But however as I followed the youtube introduction (which do not show the test but if I take the test it still failure)




I could join the domain successful, so I am wondering what those test exactly for and if the above DNS test do not pass will it cause some feature not work later ?


----------



## Vinicius Agassi (Nov 24, 2015)

No, if you can login, everything is right.
Yours samba runs on a LAN ?


----------



## dasti (Jan 10, 2016)

Not sure I solved this problem correctly but I had also this issue
look at your /etc/resolv.conf, it must point to your local IP address (not 127.0.0.1) so your DNS tests can resolve on yourself

I have another kind of problem "NT_STATUS_TOO_MANY_OPENED_FILES", I'm going to start a tread about that


----------



## leebrown66 (Jan 10, 2016)

Your /etc/resolv.conf is probably wrong.  It gets overwritten by DHCP, which you should not be using for a DC anyway.

AD relies heavily on DNS.  Without that working correctly, you are going to have serious problems when you try to add more DC's and member's.

Just to be pedantic, you have not joined the domain, at this point you have provisioned your first DC, effectively creating the domain.

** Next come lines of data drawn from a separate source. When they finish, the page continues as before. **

// calc_logic
module calc_logic(
   input clk,
   input rst,
   input [4:0] keycode,
   input newkey,
   output [15:0] Xdisplay,
   output LED_NEG_digit,
   output LED_OVW
   );
   localparam[4:0] KEY_CE = 5'b01100,
                   KEY_CA = 5'b00100,
                   KEY_MULTI = 5'b01001,
                   KEY_SUB = 5'b01010,
                   KEY_ADD = 5'b01011,
                   KEY_SQR = 5'b00001,
                   KEY_CH_SIGN = 5'b00010,
                   KEY_EQUALS = 5'b00011;
   reg signed [17:0] X, nextX, Y, nextY, ANS;
   reg [1:0] OP, nextOP;
   wire ADD = (OP == KEY_ADD [1:0]);
   wire SUB = (OP == KEY_SUB [1:0]);
   wire MULTI = (OP == KEY_MULTI [1:0]);        
   wire OP_T2 = (newkey && (keycode[4:2] == 3'b010) );
   wire CA = (newkey && (keycode == KEY_CA) );             
   wire CE = (newkey && (keycode == KEY_CE) );
   wire digit = (newkey && (keycode[4] == 1'b1) );
   wire EQUALS = (newkey && (keycode == KEY_EQUALS) );
   wire SQR = (newkey && (keycode == KEY_SQR) );
   wire CH_SIGN = (newkey && (keycode == KEY_CH_SIGN) );
   wire [6:0] CONTROL = {CE, CA, OP_T2, digit, EQUALS, SQR, CH_SIGN};  
   wire signed [17:0] ANS_ADD, ANS_MULTI, ANS_SUB, ANS_SQR, ANS_CH_SIGN;
   assign ANS_ADD = X+Y;
   assign ANS_SUB = Y-X;
   assign ANS_MULTI = X*Y;
   assign ANS_SQR = X*X;
  ...
Settings: LEC_CHECK=0, ABC_AREA=1, CAP_MARGIN=20, CELL_PAD_IN_SITES_DETAIL_PLACEMENT=0, CORE_ASPECT_RATIO=1.17, CORE_MARGIN=2, CORE_UTILIZATION=56, CTS_CLUSTER_DIAMETER=275, CTS_CLUSTER_SIZE=44, HOLD_SLACK_MARGIN=0.29, MIN_ROUTING_LAYER=met1, PLACE_DENSITY=0.66, SETUP_SLACK_MARGIN=0.43, SLEW_MARGIN=20, TNS_END_PERCENT=70; clock period 2.54 ns.
run.sh (not shown) runs the stock make flow with config.mk's settings and CLKGATE_MAP_FILE=.
The first run completed and failed the layout checks on setup timing.
==> next run, changes <==
==> flow/config.mk (replaced) <==
export PLATFORM = sky130hd
export DESIGN_NAME = calc_logic
export DESIGN_NICKNAME = calc_logic
export VERILOG_FILES = /design/flow/design.v
export SDC_FILE = /design/flow/constraint.sdc
export NUM_CORES = 4
export LEC_CHECK = 0
export CAP_MARGIN = 20
export CORE_MARGIN = 2
export CORE_UTILIZATION = 58
export SLEW_MARGIN = 20
==> flow/constraint.sdc (replaced) <==
create_clock -name core_clock -period 4.36 [get_ports {clk}]
set_input_delay 0.8720 -clock core_clock [delete_from_list [all_inputs] [get_ports {clk}]]
set_output_delay 0.8720 -clock core_clock [all_outputs]
set_load 0.01 [all_outputs]
The changed run finished but failed the layout checks on setup timing.
Die size went down by 11%.
Routed wire length went down by 25%.
Total power went down by 59%.
Sequential share of layout area went up by 0.83 points.
Design area went down by 14%.
Flip-flop count stays the same.
Non-clock buffer count went down by 119.
Via count went down by 24%.
Register-to-register slack improved by 1.6 ns.
==> next run, changes <==
--- a/flow/config.mk
+++ b/flow/config.mk
@@ -8,4 +8,5 @@
 export CAP_MARGIN = 20
+export CORE_ASPECT_RATIO = 0.55
 export CORE_MARGIN = 2
-export CORE_UTILIZATION = 58
+export CORE_UTILIZATION = 72
 export SLEW_MARGIN = 20
==> flow/constraint.sdc (replaced) <==
create_clock -name core_clock -period 8.0 [get_ports {clk}]
set_input_delay 1.6000 -clock core_clock [delete_from_list [all_inputs] [get_ports {clk}]]
set_output_delay 1.6000 -clock core_clock [all_outputs]
set_load 0.01 [all_outputs]
Effect: The changed run finished clean; maximum frequency decreases by roughly a tenth; worst hold slack gains 0.0055 ns; clock power decreases by well over a third; worst setup slack gains 2.9 ns; final area decreases by about a fifth; utilization increases by 3.1 points; via count decreases by a little under a tenth; clock-buffer cell count decreases by 2.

There's nothing special or specific about FreeBSD+Samba and you'll get the best help on the samba mailing list, they are very helpful.


----------



## dasti (Apr 5, 2016)

Thanks for your help.
Actually according to the docs the resolv.conf shoud never point on the 127.0.0.1 but on the ip in the local subnet.
I found the problem, this was the hostname was too long.

For the help I tried the samba irc, the only answer I got is update to the last version...so I got a not so friendly experience there :/ That's certainly my legendary bad luck


----------